A desire to learn compassion and empathy from another culture led emergency medicine doctors Steve Caldwell, MD, and Benjamin Sill, MD, to each spend time providing healthcare in New Zealand. The country has great need for physicians, and they saw this as an opportunity to help. And each doctor and their families came home with an amazing adventure—and life lesson.
Benjamin Sill, MD: So, Steve, you took your family down to New Zealand and lived there for a year—and created a pathway for me to follow later on. How did you choose New Zealand, and what was the impetus to get out?
Steve Caldwell, MD: New Zealand had always been high on our bucket list of places that we wanted to go to, see, and experience. And I read somewhere that New Zealand in particular has a need for physicians, that they just don't produce enough. So physicians from outside of New Zealand will go and work there. And I thought that sounded perfect. I really craved giving my kids an international experience and to learn and develop new skills and empathy and compassion by getting out and meeting more people and seeing how different people live. And it turned out to be an amazing adventure.
Tell me your motivation for going to New Zealand.
Dr. Sill: It just seemed like, for my kids, it was time that they got an international experience, like you talked about. And it's the ability to relate to other people and realize that we are all the same. Let's help each other out. Let's be friends. And for the kids to be able to go down there and experience that and to learn from that was our number one motive. We have never felt more together in our entire life.
I love my experience with medicine. Tell me what you learned down there about medicine and how it was different, or what your impression was.

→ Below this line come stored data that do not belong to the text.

===== src/verilog/cipc_ctrl.sv =====
`timescale 1ns/1ps
module cipc_ctrl
    import cipc_pkg::*;
(
    input  wire logic        clk,
    input  wire logic        srst,
    input  wire logic        ce,
    input  wire logic [7:0]  sfr_addr,
    input  wire logic        sfr_wr,
    input  wire logic [7:0]  sfr_wdata,
    input  wire logic        sfr_rd,
    output logic      [7:0]  sfr_rdata,
    input  wire logic        timer0_ovf,
    input  wire logic        timer1_ovf,
    input  wire logic        ext0_n,
    input  wire logic        ext1_n,
    input  wire logic        ext2_pin,
    input  wire logic        ext3_pin,
    input  wire logic        ext4_in,
    input  wire logic        ext5_in,
    input  wire logic        ext6_in,
    input  wire logic        serial0_flag,
    input  wire logic        serial1_flag,
    input  wire logic        instr_end,
    input  wire logic        core_reti,
    output logic             irq_call,
    output logic      [15:0] irq_vector,
    output logic             baud_double,
    output logic             stop_mode,
    output logic             idle_mode
);
    import cipc_pkg::*;

    typedef struct packed {
        logic [7:0]            cpu_power_control;
        logic [7:0]            timer_and_ext_irq_control;
        logic [7:0]            irq_enable_main;
        logic [7:0]            irq_enable_external;
        logic [7:0]            irq_enable_serial1;
        logic [7:0]            ip0;
        logic [7:0]            ip1;
        logic [7:0]            t2con;
        logic [7:0]            irq_request_flags;
        logic [6:0]            ext_prev;
        logic [CIPC_N_SRC-1:0] pend;
        cipc_fsm_t             fsm;
        logic                  req;
        logic [3:0]            req_idx;
        logic [1:0]            req_lvl;
        logic [3:0]            insvc;
        logic [2:0]            call_cnt;
        logic                  call_active;
        logic [15:0]           vec;
        logic [7:0]            rdata;
    } cipc_state_t;

    cipc_state_t           s_reg;
    cipc_state_t           s_next;
    logic [6:0]            ext_in;
    logic [6:0]            ext_rise;
    logic [6:0]            ext_fall;
    logic [CIPC_N_SRC-1:0] src_flag;
    logic [CIPC_N_SRC-1:0] src_en;
    logic [CIPC_N_SRC-1:0] pend_calc;
    logic [1:0]            src_lvl [CIPC_N_SRC];
    logic [1:0]            cur_lvl;
    logic                  found;
    logic [3:0]            best_idx;
    logic [1:0]            best_lvl;
    logic                  best_ok;
    logic                  call_start;

    // edge detection against the previous machine cycle
    assign ext_in   = {ext6_in, ext5_in, ext4_in, ext3_pin, ext2_pin, ext1_n, ext0_n};
    assign ext_rise = ext_in & ~s_reg.ext_prev;
    assign ext_fall = ~ext_in & s_reg.ext_prev;

    // flags and enables gathered in polling order
    assign src_flag = {s_reg.irq_request_flags[5], s_reg.irq_request_flags[4], serial0_flag, s_reg.irq_request_flags[3],
                       s_reg.timer_and_ext_irq_control[7], s_reg.irq_request_flags[2], s_reg.timer_and_ext_irq_control[3], s_reg.irq_request_flags[1],
                       s_reg.timer_and_ext_irq_control[5], serial1_flag, s_reg.timer_and_ext_irq_control[1]};
    assign src_en   = {s_reg.irq_enable_external[5], s_reg.irq_enable_external[4], s_reg.irq_enable_main[4], s_reg.irq_enable_external[3],
                       s_reg.irq_enable_main[3], s_reg.irq_enable_external[2], s_reg.irq_enable_main[2], s_reg.irq_enable_external[1],
                       s_reg.irq_enable_main[1], s_reg.irq_enable_serial1[0], s_reg.irq_enable_main[0]};
    assign pend_calc = src_flag & src_en
                       & {CIPC_N_SRC{s_reg.irq_enable_main[CIPC_BIT_GLOBAL_EN]}};

    // level of each source from its group bit in both priority registers
    for (genvar i = 0; i < CIPC_N_SRC; i++) begin : g_lvl
        assign src_lvl[i] = {s_reg.ip1[i / 2], s_reg.ip0[i / 2]};
    end

    // highest level now in service; idle when no bit set
    assign cur_lvl = s_reg.insvc[3] ? 2'd3 : s_reg.insvc[2] ? 2'd2 :
                     s_reg.insvc[1] ? 2'd1 : 2'd0;

    // poll the samples: lowest index wins inside one level
    always_comb begin
        found    = 1'b0;
        best_idx = 4'h0;
        best_lvl = 2'd0;
        for (int i = CIPC_N_SRC - 1; i >= 0; i--) begin
            if (s_reg.pend[i] && (!found || src_lvl[i] >= best_lvl)) begin
                found    = 1'b1;
                best_idx = 4'(i);
                best_lvl = src_lvl[i];
            end
        end
        best_ok = found && (s_reg.insvc == 4'h0 || best_lvl > cur_lvl);
    end

    // a registered request is taken only at an instruction boundary
    assign call_start = (s_reg.fsm == CIPC_POLL) && s_reg.req && instr_end
                        && (s_reg.insvc == 4'h0 || s_reg.req_lvl > cur_lvl);

    always_comb begin
        s_next = s_reg;
        // register writes; reserved bits never stored
        if (sfr_wr) begin
            if (sfr_addr == CIPC_ADDR_POWER) begin
                s_next.cpu_power_control = sfr_wdata & CIPC_MASK_POWER;
            end else if (sfr_addr == CIPC_ADDR_TCTL) begin
                s_next.timer_and_ext_irq_control = sfr_wdata & CIPC_MASK_TCTL;
            end else if (sfr_addr == CIPC_ADDR_IEN_SER1) begin
                s_next.irq_enable_serial1 = sfr_wdata & CIPC_MASK_IEN_SER1;
            end else if (sfr_addr == CIPC_ADDR_IEN_MAIN) begin
                s_next.irq_enable_main = sfr_wdata & CIPC_MASK_IEN_MAIN;
            end else if (sfr_addr == CIPC_ADDR_PRIO_LOW) begin
                s_next.ip0 = sfr_wdata & CIPC_MASK_PRIO;
            end else if (sfr_addr == CIPC_ADDR_IEN_EXT) begin
                s_next.irq_enable_external = sfr_wdata & CIPC_MASK_IEN_EXT;
            end else if (sfr_addr == CIPC_ADDR_PRIO_HIGH) begin
                s_next.ip1 = sfr_wdata & CIPC_MASK_PRIO;
            end else if (sfr_addr == CIPC_ADDR_REQ_FLAGS) begin
                s_next.irq_request_flags = sfr_wdata & CIPC_MASK_REQ_FLAGS;
            end else if (sfr_addr == CIPC_ADDR_EDGE_CTL) begin
                s_next.t2con = sfr_wdata & CIPC_MASK_EDGE_CTL;
            end
        end
        // registered read; unmapped addresses and reserved bits give zero
        if (sfr_rd) begin
            if (sfr_addr == CIPC_ADDR_POWER) begin
                s_next.rdata = s_reg.cpu_power_control;
            end else if (sfr_addr == CIPC_ADDR_TCTL) begin
                s_next.rdata = s_reg.timer_and_ext_irq_control;
            end else if (sfr_addr == CIPC_ADDR_IEN_SER1) begin
                s_next.rdata = s_reg.irq_enable_serial1;
            end else if (sfr_addr == CIPC_ADDR_IEN_MAIN) begin
                s_next.rdata = s_reg.irq_enable_main;
            end else if (sfr_addr == CIPC_ADDR_PRIO_LOW) begin
                s_next.rdata = s_reg.ip0;
            end else if (sfr_addr == CIPC_ADDR_IEN_EXT) begin
                s_next.rdata = s_reg.irq_enable_external;
            end else if (sfr_addr == CIPC_ADDR_PRIO_HIGH) begin
                s_next.rdata = s_reg.ip1;
            end else if (sfr_addr == CIPC_ADDR_REQ_FLAGS) begin
                s_next.rdata = s_reg.irq_request_flags;
            end else if (sfr_addr == CIPC_ADDR_EDGE_CTL) begin
                s_next.rdata = s_reg.t2con;
            end else begin
                s_next.rdata = CIPC_RESET_VALUE;
            end
        end
        // return from service drops the highest active level
        if (core_reti) begin
            s_next.insvc[cur_lvl] = 1'b0;
        end
        // once per machine cycle: sample enabled flags for the next poll
        s_next.pend     = pend_calc;
        s_next.ext_prev = ext_in;
        case (s_reg.fsm)
            CIPC_POLL: begin
                s_next.req     = best_ok;
                s_next.req_idx = best_idx;
                s_next.req_lvl = best_lvl;
                if (call_start) begin
                    s_next.fsm         = CIPC_CALL;
                    s_next.call_cnt    = CIPC_CALL_LAST;
                    s_next.call_active = 1'b1;
                    s_next.vec         = CIPC_VEC[s_reg.req_idx];
                    s_next.req         = 1'b0;
                    s_next.insvc[s_reg.req_lvl] = 1'b1;
                    // any taken interrupt ends idle; ext0 also wakes from stop
                    s_next.cpu_power_control[CIPC_BIT_IDLE] = 1'b0;
                    if (s_reg.req_idx == 4'(CIPC_SRC_EXT0)) begin
                        s_next.cpu_power_control[CIPC_BIT_STOP] = 1'b0;
                    end
                    // auto-clear the flag of the taken timer or external source
                    case (s_reg.req_idx)
                        4'(CIPC_SRC_EXT0): s_next.timer_and_ext_irq_control[CIPC_BIT_EXT0_FLAG] = 1'b0;
                        4'(CIPC_SRC_TMR0): s_next.timer_and_ext_irq_control[CIPC_BIT_TIMER0_FLAG] = 1'b0;
                        4'(CIPC_SRC_EXT1): s_next.timer_and_ext_irq_control[CIPC_BIT_EXT1_FLAG] = 1'b0;
                        4'(CIPC_SRC_TMR1): s_next.timer_and_ext_irq_control[CIPC_BIT_TIMER1_FLAG] = 1'b0;
                        4'(CIPC_SRC_EXT2): s_next.irq_request_flags[1] = 1'b0;
                        4'(CIPC_SRC_EXT3): s_next.irq_request_flags[2] = 1'b0;
                        4'(CIPC_SRC_EXT4): s_next.irq_request_flags[3] = 1'b0;
                        4'(CIPC_SRC_EXT5): s_next.irq_request_flags[4] = 1'b0;
                        4'(CIPC_SRC_EXT6): s_next.irq_request_flags[5] = 1'b0;
                        default: ;
                    endcase
                end
            end
            CIPC_CALL: begin
                // the forced call occupies the core for its six cycles
                s_next.req = 1'b0;
                if (s_reg.call_cnt == 3'h0) begin
                    s_next.fsm         = CIPC_POLL;
                    s_next.call_active = 1'b0;
                end else begin
                    s_next.call_cnt = s_reg.call_cnt - 3'h1;
                end
            end
            default: begin
                s_next.fsm = CIPC_POLL;
            end
        endcase
        // hardware sets come last so an event beats a same-cycle clear
        if (timer0_ovf) begin
            s_next.timer_and_ext_irq_control[CIPC_BIT_TIMER0_FLAG] = 1'b1;
        end
        if (timer1_ovf) begin
            s_next.timer_and_ext_irq_control[CIPC_BIT_TIMER1_FLAG] = 1'b1;
        end
        // low level keeps re-setting the flag while the pin stays low
        if (s_reg.timer_and_ext_irq_control[CIPC_BIT_EXT0_TYPE] ? ext_fall[0] : !ext0_n) begin
            s_next.timer_and_ext_irq_control[CIPC_BIT_EXT0_FLAG] = 1'b1;
        end
        if (s_reg.timer_and_ext_irq_control[CIPC_BIT_EXT1_TYPE] ? ext_fall[1] : !ext1_n) begin
            s_next.timer_and_ext_irq_control[CIPC_BIT_EXT1_FLAG] = 1'b1;
        end
        if (s_reg.t2con[CIPC_BIT_EXT2_EDGE] ? ext_rise[2] : ext_fall[2]) begin
            s_next.irq_request_flags[1] = 1'b1;
        end
        if (s_reg.t2con[CIPC_BIT_EXT3_EDGE] ? ext_rise[3] : ext_fall[3]) begin
            s_next.irq_request_flags[2] = 1'b1;
        end
        // peripheral groups present rising edges
        s_next.irq_request_flags[5:3] = s_next.irq_request_flags[5:3] | ext_rise[6:4];
    end

    // one register stage; ce low freezes everything, but srst still clears it
    always_ff @(posedge clk) begin
        if (srst) begin
            s_reg <= '0;
        end else if (ce) begin
            s_reg <= s_next;
        end
    end

    assign sfr_rdata   = s_reg.rdata;
    assign irq_call    = s_reg.call_active;
    assign irq_vector  = s_reg.vec;
    assign baud_double = s_reg.cpu_power_control[CIPC_BIT_BAUD_DOUBLE];
    assign stop_mode   = s_reg.cpu_power_control[CIPC_BIT_STOP];
    assign idle_mode   = s_reg.cpu_power_control[CIPC_BIT_IDLE];
endmodule // cipc_ctrl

Dr. Caldwell: The biggest thing that stood out to me was how they get by and provide good evidence-based, high-outcome medicine with fewer resources. I'm very grateful for my job here. I think it's a fantastic place to work. But practicing in the U.S., you do feel like a small cog in a big industrial machine. And sometimes you kind of lose sight that what you do matters. And I felt like going to New Zealand and seeing that it's a system that doesn't have that big industrial, complex feel to it—that there's not all these other competing resources and drug companies and people making money off the medical system and adding layers of complexity. It just seemed a little bit more personal, a little bit more intimate. It felt like you could make a difference on a daily basis with the people that you would come in contact with.
Dr. Sill: That was the revelation to me. They don't have a wealth of technology. What they do have, though, is they have people who care and people who are involved. I felt like I was needed more than my ability to order a cat scan—my ability to talk, and to touch, and to empathize, and to be with a person. I love that, and I hope I can bring that back to Utah. I realized, “You know what, medicine really is just being there and talking and figuring things out one-on-one with people.” And they appreciate that. They're not after the technology. They really are after that personal experience that you can have—just sitting in a cubicle talking to each other about their medical problem and how to solve it.